What needs to be done: Lines before the one containing "edfxtp_1 (440), nand2_1" are excluded; reproduce that line and all lines after it in the entries below, exactly.

(Source data)
+ + +
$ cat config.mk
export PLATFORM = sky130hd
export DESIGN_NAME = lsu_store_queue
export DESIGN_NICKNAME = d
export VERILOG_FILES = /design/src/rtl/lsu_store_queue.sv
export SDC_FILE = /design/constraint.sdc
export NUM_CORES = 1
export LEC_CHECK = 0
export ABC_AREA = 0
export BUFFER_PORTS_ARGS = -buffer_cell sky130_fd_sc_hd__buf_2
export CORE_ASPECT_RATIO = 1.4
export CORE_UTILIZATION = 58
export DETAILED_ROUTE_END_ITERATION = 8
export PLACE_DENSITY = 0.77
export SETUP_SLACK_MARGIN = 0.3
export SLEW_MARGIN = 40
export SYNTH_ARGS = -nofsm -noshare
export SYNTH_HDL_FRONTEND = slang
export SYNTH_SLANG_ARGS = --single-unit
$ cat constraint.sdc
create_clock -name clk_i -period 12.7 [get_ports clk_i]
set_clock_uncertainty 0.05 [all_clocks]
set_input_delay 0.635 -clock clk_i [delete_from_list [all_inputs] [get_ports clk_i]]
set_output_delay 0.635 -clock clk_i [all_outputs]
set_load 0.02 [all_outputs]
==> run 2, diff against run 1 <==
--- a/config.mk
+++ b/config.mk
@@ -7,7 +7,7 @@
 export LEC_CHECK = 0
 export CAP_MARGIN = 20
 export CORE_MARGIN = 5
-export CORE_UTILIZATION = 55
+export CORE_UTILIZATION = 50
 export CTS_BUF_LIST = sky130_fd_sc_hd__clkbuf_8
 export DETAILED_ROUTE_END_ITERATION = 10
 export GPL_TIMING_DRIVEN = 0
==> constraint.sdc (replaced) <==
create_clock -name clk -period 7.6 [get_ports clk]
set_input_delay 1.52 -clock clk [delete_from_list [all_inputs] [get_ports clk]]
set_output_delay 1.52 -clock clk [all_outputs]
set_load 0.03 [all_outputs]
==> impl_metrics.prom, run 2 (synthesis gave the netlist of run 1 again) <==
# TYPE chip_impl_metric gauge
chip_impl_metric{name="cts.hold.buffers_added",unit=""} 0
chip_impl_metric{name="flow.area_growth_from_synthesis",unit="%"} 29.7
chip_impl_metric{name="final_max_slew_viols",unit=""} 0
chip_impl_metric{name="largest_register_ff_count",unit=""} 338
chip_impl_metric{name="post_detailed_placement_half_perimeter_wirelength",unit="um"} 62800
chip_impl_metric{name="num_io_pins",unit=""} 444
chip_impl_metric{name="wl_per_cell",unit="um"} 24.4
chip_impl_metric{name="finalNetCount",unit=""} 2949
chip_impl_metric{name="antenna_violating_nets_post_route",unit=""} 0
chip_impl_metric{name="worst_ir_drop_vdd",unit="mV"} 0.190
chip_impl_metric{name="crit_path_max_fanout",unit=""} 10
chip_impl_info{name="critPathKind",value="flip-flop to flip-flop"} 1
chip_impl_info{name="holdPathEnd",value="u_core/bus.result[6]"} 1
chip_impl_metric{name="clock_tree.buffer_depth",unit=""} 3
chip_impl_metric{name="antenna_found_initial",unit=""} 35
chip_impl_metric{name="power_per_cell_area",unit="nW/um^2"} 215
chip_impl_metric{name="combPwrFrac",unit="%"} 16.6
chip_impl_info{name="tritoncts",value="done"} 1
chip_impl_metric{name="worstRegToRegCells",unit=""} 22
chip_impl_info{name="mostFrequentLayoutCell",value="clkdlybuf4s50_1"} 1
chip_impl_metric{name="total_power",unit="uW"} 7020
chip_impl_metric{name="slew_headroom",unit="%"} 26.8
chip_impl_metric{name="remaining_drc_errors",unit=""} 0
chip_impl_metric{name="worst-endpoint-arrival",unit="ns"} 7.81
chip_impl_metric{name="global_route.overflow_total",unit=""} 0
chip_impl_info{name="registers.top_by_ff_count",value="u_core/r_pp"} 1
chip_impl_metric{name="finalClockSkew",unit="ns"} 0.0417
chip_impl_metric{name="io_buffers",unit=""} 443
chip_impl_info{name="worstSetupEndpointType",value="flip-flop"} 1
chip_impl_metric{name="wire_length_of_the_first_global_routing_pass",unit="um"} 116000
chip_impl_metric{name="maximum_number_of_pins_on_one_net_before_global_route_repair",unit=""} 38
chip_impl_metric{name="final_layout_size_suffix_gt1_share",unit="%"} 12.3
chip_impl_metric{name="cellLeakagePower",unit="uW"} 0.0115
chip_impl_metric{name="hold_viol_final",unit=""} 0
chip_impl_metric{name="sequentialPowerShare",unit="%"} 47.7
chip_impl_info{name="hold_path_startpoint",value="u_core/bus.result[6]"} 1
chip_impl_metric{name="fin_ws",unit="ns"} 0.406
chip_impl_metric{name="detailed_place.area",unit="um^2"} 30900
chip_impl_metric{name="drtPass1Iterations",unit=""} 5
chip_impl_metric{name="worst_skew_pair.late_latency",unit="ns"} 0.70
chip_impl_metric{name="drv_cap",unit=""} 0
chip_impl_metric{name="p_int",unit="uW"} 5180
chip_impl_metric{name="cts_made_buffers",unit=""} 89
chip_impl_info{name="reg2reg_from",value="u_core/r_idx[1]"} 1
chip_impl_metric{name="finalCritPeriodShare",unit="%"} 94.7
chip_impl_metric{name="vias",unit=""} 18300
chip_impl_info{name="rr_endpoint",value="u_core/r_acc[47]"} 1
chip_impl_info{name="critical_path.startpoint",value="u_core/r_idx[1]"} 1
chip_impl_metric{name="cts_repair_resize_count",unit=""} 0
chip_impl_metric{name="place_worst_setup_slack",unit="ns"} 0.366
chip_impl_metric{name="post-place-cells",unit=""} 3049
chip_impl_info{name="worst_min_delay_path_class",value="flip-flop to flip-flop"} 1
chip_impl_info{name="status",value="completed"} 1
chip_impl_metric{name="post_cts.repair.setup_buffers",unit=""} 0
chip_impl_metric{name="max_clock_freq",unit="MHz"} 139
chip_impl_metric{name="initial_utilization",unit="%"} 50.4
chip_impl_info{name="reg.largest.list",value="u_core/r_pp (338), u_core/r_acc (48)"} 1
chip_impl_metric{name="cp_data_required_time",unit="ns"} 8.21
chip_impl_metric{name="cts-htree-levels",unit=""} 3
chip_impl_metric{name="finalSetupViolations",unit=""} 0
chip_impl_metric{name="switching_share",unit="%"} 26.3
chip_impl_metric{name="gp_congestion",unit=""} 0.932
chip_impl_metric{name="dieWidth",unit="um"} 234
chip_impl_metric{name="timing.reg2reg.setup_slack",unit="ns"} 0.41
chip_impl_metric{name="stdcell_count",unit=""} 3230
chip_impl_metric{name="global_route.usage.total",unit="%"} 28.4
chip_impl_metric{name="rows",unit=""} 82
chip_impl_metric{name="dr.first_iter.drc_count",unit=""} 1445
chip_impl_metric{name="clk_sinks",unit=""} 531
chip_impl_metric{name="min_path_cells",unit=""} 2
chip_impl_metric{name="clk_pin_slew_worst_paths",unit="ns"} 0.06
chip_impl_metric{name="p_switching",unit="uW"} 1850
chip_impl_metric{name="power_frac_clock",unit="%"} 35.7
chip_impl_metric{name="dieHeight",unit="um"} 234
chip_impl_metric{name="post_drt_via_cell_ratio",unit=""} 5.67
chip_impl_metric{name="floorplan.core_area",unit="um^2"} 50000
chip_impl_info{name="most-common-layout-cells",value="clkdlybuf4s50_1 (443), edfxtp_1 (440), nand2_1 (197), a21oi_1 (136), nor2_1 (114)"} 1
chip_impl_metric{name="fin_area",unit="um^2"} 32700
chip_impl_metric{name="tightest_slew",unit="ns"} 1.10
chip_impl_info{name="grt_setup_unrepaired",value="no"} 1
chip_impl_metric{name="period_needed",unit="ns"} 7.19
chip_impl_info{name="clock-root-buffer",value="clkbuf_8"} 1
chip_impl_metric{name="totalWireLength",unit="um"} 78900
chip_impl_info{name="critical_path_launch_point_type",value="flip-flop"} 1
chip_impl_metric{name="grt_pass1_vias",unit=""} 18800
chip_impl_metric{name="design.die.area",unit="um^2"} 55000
+ + +
Task answer:
chip_impl_info{name="most-common-layout-cells",value="clkdlybuf4s50_1 (443), edfxtp_1 (440), nand2_1 (197), a21oi_1 (136), nor2_1 (114)"} 1
chip_impl_metric{name="fin_area",unit="um^2"} 32700
chip_impl_metric{name="tightest_slew",unit="ns"} 1.10
chip_impl_info{name="grt_setup_unrepaired",value="no"} 1
chip_impl_metric{name="period_needed",unit="ns"} 7.19
chip_impl_info{name="clock-root-buffer",value="clkbuf_8"} 1
chip_impl_metric{name="totalWireLength",unit="um"} 78900
chip_impl_info{name="critical_path_launch_point_type",value="flip-flop"} 1
chip_impl_metric{name="grt_pass1_vias",unit=""} 18800
chip_impl_metric{name="design.die.area",unit="um^2"} 55000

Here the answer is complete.